- Location of Checca in the Canas province
- Country: Peru
- Region: Cusco
- Province: Canas
- Founded: January 2, 1857
- Capital: Checca

Government
- • Mayor: Pablo Cesar Chaiña Carpio (2007)

Area
- • Total: 503.76 km^{2} (194.50 sq mi)
- Elevation: 3,810 m (12,500 ft)

Population (2005 census)
- • Total: 6,490
- • Density: 12.9/km^{2} (33.4/sq mi)
- Time zone: UTC-5 (PET)
- UBIGEO: 080502
- Website: munichecca.gob.pe^{[link removed]}

= Checca District =

Checca District is the largest of eight districts in the Canas Province in Peru.
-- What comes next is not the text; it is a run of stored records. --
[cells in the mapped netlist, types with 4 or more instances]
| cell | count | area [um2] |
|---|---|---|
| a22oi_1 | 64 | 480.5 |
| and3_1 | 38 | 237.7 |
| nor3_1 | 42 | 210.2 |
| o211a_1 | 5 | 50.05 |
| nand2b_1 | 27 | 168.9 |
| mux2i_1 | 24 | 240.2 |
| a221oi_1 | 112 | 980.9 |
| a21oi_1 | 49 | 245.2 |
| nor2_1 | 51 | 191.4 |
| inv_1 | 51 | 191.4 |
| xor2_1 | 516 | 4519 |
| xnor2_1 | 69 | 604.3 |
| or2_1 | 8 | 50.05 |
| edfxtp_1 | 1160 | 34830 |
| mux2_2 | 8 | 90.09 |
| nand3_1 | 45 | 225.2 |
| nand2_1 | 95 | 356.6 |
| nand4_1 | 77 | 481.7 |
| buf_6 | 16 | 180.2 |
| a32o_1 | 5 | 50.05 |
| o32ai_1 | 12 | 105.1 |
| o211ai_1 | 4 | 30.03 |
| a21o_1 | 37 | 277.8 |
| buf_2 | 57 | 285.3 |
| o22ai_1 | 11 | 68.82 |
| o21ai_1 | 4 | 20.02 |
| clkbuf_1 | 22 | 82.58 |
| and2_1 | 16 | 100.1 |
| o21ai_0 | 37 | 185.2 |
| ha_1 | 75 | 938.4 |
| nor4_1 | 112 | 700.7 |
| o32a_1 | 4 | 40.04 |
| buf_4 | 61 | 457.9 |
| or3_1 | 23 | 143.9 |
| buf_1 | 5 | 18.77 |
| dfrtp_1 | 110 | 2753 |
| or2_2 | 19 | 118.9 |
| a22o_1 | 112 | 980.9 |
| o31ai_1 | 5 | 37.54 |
**config.mk**
```make
export PLATFORM = sky130hd
export DESIGN_NAME = charge_session_detect_and_frame_flat
export DESIGN_NICKNAME = d
export VERILOG_FILES = /design/src/hdl/csd_pkg.sv /design/src/hdl/csd_if.sv /design/src/hdl/charge_session_detect_and_frame.sv /design/src/hdl/csd_cfg.sv /design/src/hdl/csd_loop.sv /design/src/hdl/csd_frame.sv /design/src/flat_wrapper.sv
export SDC_FILE = /design/constraint.sdc
export NUM_CORES = 2
export LEC_CHECK = 0
export ABC_AREA = 1
export BUFFER_PORTS_ARGS = -buffer_cell sky130_fd_sc_hd__buf_2
export CORE_MARGIN = 2
export CORE_UTILIZATION = 45
export CTS_CLUSTER_DIAMETER = 100
export DETAILED_ROUTE_END_ITERATION = 16
export HOLD_SLACK_MARGIN = 0.06
export PLACE_DENSITY = 0.66
export SYNTH_ARGS = -nofsm -noshare
export SYNTH_HDL_FRONTEND = slang
export SYNTH_HIERARCHICAL = 1
export SYNTH_SLANG_ARGS = --single-unit
```
**constraint.sdc**
```tcl
create_clock -name i_clk -period 9.36 [get_ports i_clk]
set_clock_uncertainty 0.2 [all_clocks]
set_input_delay 1.872 -clock i_clk [delete_from_list [all_inputs] [get_ports i_clk]]
set_output_delay 1.872 -clock i_clk [all_outputs]
set_load 0.005 [all_outputs]
```
`src/hw/rtl/text_console_char_writer_assert.svh`:
```
// assertion macros for the text console character writer
// no dependencies; expects clk and rst_n in the including scope
`ifndef TEXT_CONSOLE_CHAR_WRITER_ASSERT_SVH
`define TEXT_CONSOLE_CHAR_WRITER_ASSERT_SVH

`ifndef SYNTH
`define TCW_ASSERT_IMP(label, ante, cons) \
  label: assert property (@(posedge clk) disable iff (!rst_n) (ante) |-> (cons)) \
    else $error("tcw assertion failed");
`define TCW_ASSERT_NXT(label, ante, cons) \
  label: assert property (@(posedge clk) disable iff (!rst_n) (ante) |=> (cons)) \
    else $error("tcw assertion failed");
`else
`define TCW_ASSERT_IMP(label, ante, cons)
`define TCW_ASSERT_NXT(label, ante, cons)
`endif

`endif

```
`src/hw/rtl/tcw_pkg.sv`:
```
// shared constants, types and helpers for the text console character writer
// no dependencies
`timescale 1ns / 1ps

package tcw_pkg;

  localparam int COLUMNS    = 80;
  localparam int ROWS       = 25;
  localparam int TAB_STOP   = 8;
  localparam int CELL_COUNT = COLUMNS * ROWS;
  localparam int COPY_END   = CELL_COUNT - COLUMNS;

  localparam int COL_W  = 7;
  localparam int ROW_W  = 5;
  localparam int ADDR_W = 11;
  localparam int CELL_W = 16;

  localparam logic [7:0] CH_BS    = 8'h08;
  localparam logic [7:0] CH_TAB   = 8'h09;
  localparam logic [7:0] CH_LF    = 8'h0A;
  localparam logic [7:0] CH_CR    = 8'h0D;
  localparam logic [7:0] CH_BLANK = 8'h20;

  localparam logic [7:0] ATTR_RESET = 8'h07;

  typedef enum logic [1:0] {
    ACT_PUT   = 2'd0,
    ACT_CLEAR = 2'd1,
    ACT_READ  = 2'd2,
    ACT_NONE  = 2'd3
  } action_t;

  typedef struct packed {
    logic [COL_W-1:0] col;
    logic [ROW_W-1:0] row;
    logic             scroll;
    logic             wr;
  } cur_upd_t;

  function automatic logic [ADDR_W-1:0] lin_pos(input logic [ROW_W-1:0] row,
                                                input logic [COL_W-1:0] col);
    lin_pos = ADDR_W'(row) * ADDR_W'(COLUMNS) + ADDR_W'(col);
  endfunction

endpackage

```
`src/hw/rtl/tcw_cursor.sv`:
```
// cursor update for one put-character byte: control codes, wrap and scroll detect
// depends on tcw_pkg
`timescale 1ns / 1ps

module tcw_cursor import tcw_pkg::*; (
  input  logic [COL_W-1:0] col,
  input  logic [ROW_W-1:0] row,
  input  logic [7:0]       char_code,
  output cur_upd_t         upd
);

  logic [COL_W:0] col_w;
  logic [ROW_W:0] row_w;
  logic           wr;

  always_comb begin
    col_w = {1'b0, col};
    row_w = {1'b0, row};
    wr    = 1'b0;
    case (char_code)
      CH_BS: begin
        if (col != '0) col_w = col_w - 1'b1;
      end
      CH_TAB: begin
        col_w = col_w - (col_w % (COL_W+1)'(TAB_STOP)) + (COL_W+1)'(TAB_STOP);
      end
      CH_CR: begin
        col_w = '0;
      end
      CH_LF: begin
        col_w = '0;
        row_w = row_w + 1'b1;
      end
      default: begin
        if (char_code >= CH_BLANK) begin
          wr    = 1'b1;
          col_w = col_w + 1'b1;
        end
      end
    endcase
    // wrap past the last column
    if (col_w > (COL_W+1)'(COLUMNS - 1)) begin
      col_w = '0;
      row_w = row_w + 1'b1;
    end
    upd.scroll = 1'b0;
    if (row_w >= (ROW_W+1)'(ROWS)) begin
      upd.scroll = 1'b1;
      row_w      = (ROW_W+1)'(ROWS - 1);
    end
    upd.col = col_w[COL_W-1:0];
    upd.row = row_w[ROW_W-1:0];
    upd.wr  = wr;
  end

endmodule

```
Its seat is Checca.

== Geography ==
One of the highest peaks of the district is Anta Qalla at approximately 4600 m. Other mountains are listed below:

- Ararankha
- Iruni
- Kiska Muqu
- Marka Marka
- Saywa
- Suntur Uta
- Sura Tira
- Tuqtu
- Urqu K'uchu
- Wanqarani
- Yuraq Q'asa

== Ethnic groups ==
The people in the district are mainly indigenous citizens of Quechua descent. Quechua is the language which the majority of the population (98.68%) learnt to speak in childhood, 1.10% of the residents started speaking using the Spanish language (2007 Peru Census).